## [Work required]
Using the listing below, give the number of lines in which the string "output" appears, and nothing else.

[Start of section]

File: src/rtl/div_arbiter.sv
// div_arbiter: round-robin sequencer sharing one iterative RV32M divider among NUM_REQ requesters.
// Define DIV_ARB_REUSE_EN to add a one-entry result cache that answers repeated operands without the divider.
module div_arbiter #(
    parameter int unsigned NUM_REQ = 2,
    parameter int unsigned TAG_W   = 4
) (
    input  logic                     clk_i,
    input  logic                     reset_i,
    input  logic                     stall_i,
    input  logic [NUM_REQ-1:0]       req_valid_i,
    output logic [NUM_REQ-1:0]       req_ready_o,
    input  logic [2*NUM_REQ-1:0]     req_op_i,
    input  logic [32*NUM_REQ-1:0]    req_a_i,
    input  logic [32*NUM_REQ-1:0]    req_b_i,
    input  logic [TAG_W*NUM_REQ-1:0] req_tag_i,
    output logic [NUM_REQ-1:0]       rsp_valid_o,
    input  logic [NUM_REQ-1:0]       rsp_ready_i,
    output logic [31:0]              rsp_data_o,
    output logic [TAG_W-1:0]         rsp_tag_o,
    output logic                     div_start_o,
    output logic                     div_sign_o,
    output logic                     div_stall_o,
    output logic [31:0]              div_dividend_o,
    output logic [31:0]              div_divider_o,
    input  logic [31:0]              div_quotient_i,
    input  logic [31:0]              div_remainder_i,
    input  logic                     div_valid_i
);
    localparam int unsigned IDX_W = (NUM_REQ > 1) ? $clog2(NUM_REQ) : 1;

    localparam logic [1:0] S_IDLE   = 2'd0;
    localparam logic [1:0] S_LAUNCH = 2'd1;
    localparam logic [1:0] S_WAIT   = 2'd2;
    localparam logic [1:0] S_RESP   = 2'd3;

    logic [1:0]         r_state, w_next;
    logic [IDX_W-1:0]   r_ptr, r_gnt, w_gnt, w_cand, w_owner;
    logic               w_found, w_grant, w_capture, w_hit;
    logic               r_sign, r_rem, r_start;
    logic [31:0]        r_a, r_b, r_data, w_hit_data;
    logic [TAG_W-1:0]   r_tag;
    logic [NUM_REQ-1:0] r_rsp_valid;

    logic [1:0]         w_op_arr  [NUM_REQ];
    logic [31:0]        w_a_arr   [NUM_REQ];
    logic [31:0]        w_b_arr   [NUM_REQ];
    logic [TAG_W-1:0]   w_tag_arr [NUM_REQ];
    logic [1:0]         w_sel_op;
    logic [31:0]        w_sel_a, w_sel_b;
    logic [TAG_W-1:0]   w_sel_tag;

    // Unpack the flat per-requester buses
    always_comb begin
        for (int unsigned i = 0; i < NUM_REQ; i++) begin
            w_op_arr[i]  = req_op_i[2*i +: 2];
            w_a_arr[i]   = req_a_i[32*i +: 32];
            w_b_arr[i]   = req_b_i[32*i +: 32];
            w_tag_arr[i] = req_tag_i[TAG_W*i +: TAG_W];
        end
    end

    // Round-robin scan starting at r_ptr, the index after the last grant
    always_comb begin
        w_found = 1'b0;
        w_gnt   = '0;
        w_cand  = '0;
        for (int unsigned i = 0; i < NUM_REQ; i++) begin
            w_cand = IDX_W'((32'(r_ptr) + i) % NUM_REQ);
            if (!w_found && req_valid_i[w_cand]) begin
                w_found = 1'b1;
                w_gnt   = w_cand;
            end
        end
    end

    assign w_sel_op  = w_op_arr[w_gnt];
    assign w_sel_a   = w_a_arr[w_gnt];
    assign w_sel_b   = w_b_arr[w_gnt];
    assign w_sel_tag = w_tag_arr[w_gnt];

`ifdef DIV_ARB_REUSE_EN
    logic        r_c_valid, r_c_sign;
    logic [31:0] r_c_a, r_c_b, r_c_q, r_c_r;

    assign w_hit = r_c_valid && (r_c_sign == ~w_sel_op[0]) &&
                   (r_c_a == w_sel_a) && (r_c_b == w_sel_b);
    assign w_hit_data = w_sel_op[1] ? r_c_r : r_c_q;

    // Remember the most recent divider completion, quotient and remainder both
    always_ff @(posedge clk_i or posedge reset_i) begin
        if (reset_i) begin
            r_c_valid <= 1'b0;
            r_c_sign  <= 1'b0;
            r_c_a     <= '0;
            r_c_b     <= '0;
            r_c_q     <= '0;
            r_c_r     <= '0;
        end else if (!stall_i && w_capture) begin
            r_c_valid <= 1'b1;
            r_c_sign  <= r_sign;
            r_c_a     <= r_a;
            r_c_b     <= r_b;
            r_c_q     <= div_quotient_i;
            r_c_r     <= div_remainder_i;
        end
    end
`else
    assign w_hit      = 1'b0;
    assign w_hit_data = '0;
`endif

    always_comb begin
        w_next    = r_state;
        w_grant   = 1'b0;
        w_capture = 1'b0;
        case (r_state)
            S_IDLE: begin
                if (w_found) begin
                    w_grant = 1'b1;
                    w_next  = w_hit ? S_RESP : S_LAUNCH;
                end
            end
            S_LAUNCH: w_next = S_WAIT;
            S_WAIT: begin
                if (div_valid_i) begin
                    w_capture = 1'b1;
                    w_next    = S_RESP;
                end
            end
            S_RESP: begin
                if (rsp_ready_i[r_gnt]) w_next = S_IDLE;
            end
            default: w_next = S_IDLE;
        endcase
    end

    assign w_owner     = w_grant ? w_gnt : r_gnt;
    assign req_ready_o = (w_grant && !stall_i && !reset_i) ? (NUM_REQ'(1) << w_gnt) : '0;

    always_ff @(posedge clk_i or posedge reset_i) begin
        if (reset_i) begin
            r_state     <= S_IDLE;
            r_ptr       <= '0;
            r_gnt       <= '0;
            r_sign      <= 1'b0;
            r_rem       <= 1'b0;
            r_a         <= '0;
            r_b         <= '0;
            r_tag       <= '0;
            r_data      <= '0;
            r_start     <= 1'b0;
            r_rsp_valid <= '0;
        end else if (!stall_i) begin
            r_state     <= w_next;
            r_start     <= (w_next == S_LAUNCH) || (w_next == S_WAIT);
            r_rsp_valid <= (w_next == S_RESP) ? (NUM_REQ'(1) << w_owner) : '0;
            if (w_grant) begin
                r_gnt  <= w_gnt;
                r_ptr  <= IDX_W'((32'(w_gnt) + 32'd1) % NUM_REQ);
                r_sign <= ~w_sel_op[0];
                r_rem  <= w_sel_op[1];
                r_a    <= w_sel_a;
                r_b    <= w_sel_b;
                r_tag  <= w_sel_tag;
                if (w_hit) r_data <= w_hit_data;
            end
            if (w_capture) r_data <= r_rem ? div_remainder_i : div_quotient_i;
        end
    end

    assign rsp_valid_o    = r_rsp_valid;
    assign rsp_data_o     = r_data;
    assign rsp_tag_o      = r_tag;
    assign div_start_o    = r_start;
    assign div_sign_o     = r_sign;
    assign div_stall_o    = stall_i;
    assign div_dividend_o = r_a;
    assign div_divider_o  = r_b;

endmodule
File: src/rtl/divider_pkg.sv
// Shared types and default widths for the sequential restoring divider.
package divider_pkg;

    localparam int DW_A_DEF = 8;
    localparam int DW_B_DEF = 4;

    typedef enum logic [1:0] {
        IDLE = 2'd0,
        RUN  = 2'd1,
        DONE = 2'd2
    } state_e;

endpackage

File: src/rtl/divider_step.sv
// One restoring-division step: shift in a dividend bit, subtract the divisor if it fits.
module divider_step #(
    parameter int DW_B = divider_pkg::DW_B_DEF
) (
    input  logic [DW_B-1:0] rem_in,
    input  logic            bit_in,
    input  logic [DW_B-1:0] divisor,
    output logic [DW_B-1:0] rem_out,
    output logic            q_bit
);

    logic [DW_B:0] partial_s;
    logic [DW_B:0] diff_s;

    // Compare-and-subtract on the widened partial remainder.
    always_comb begin
        partial_s = {rem_in, bit_in};
        diff_s    = partial_s - {1'b0, divisor};
        if (partial_s >= {1'b0, divisor}) begin
            rem_out = diff_s[DW_B-1:0];
            q_bit   = 1'b1;
        end else begin
            rem_out = partial_s[DW_B-1:0];
            q_bit   = 1'b0;
        end
    end

endmodule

[End of section]

## [Exercise response]
11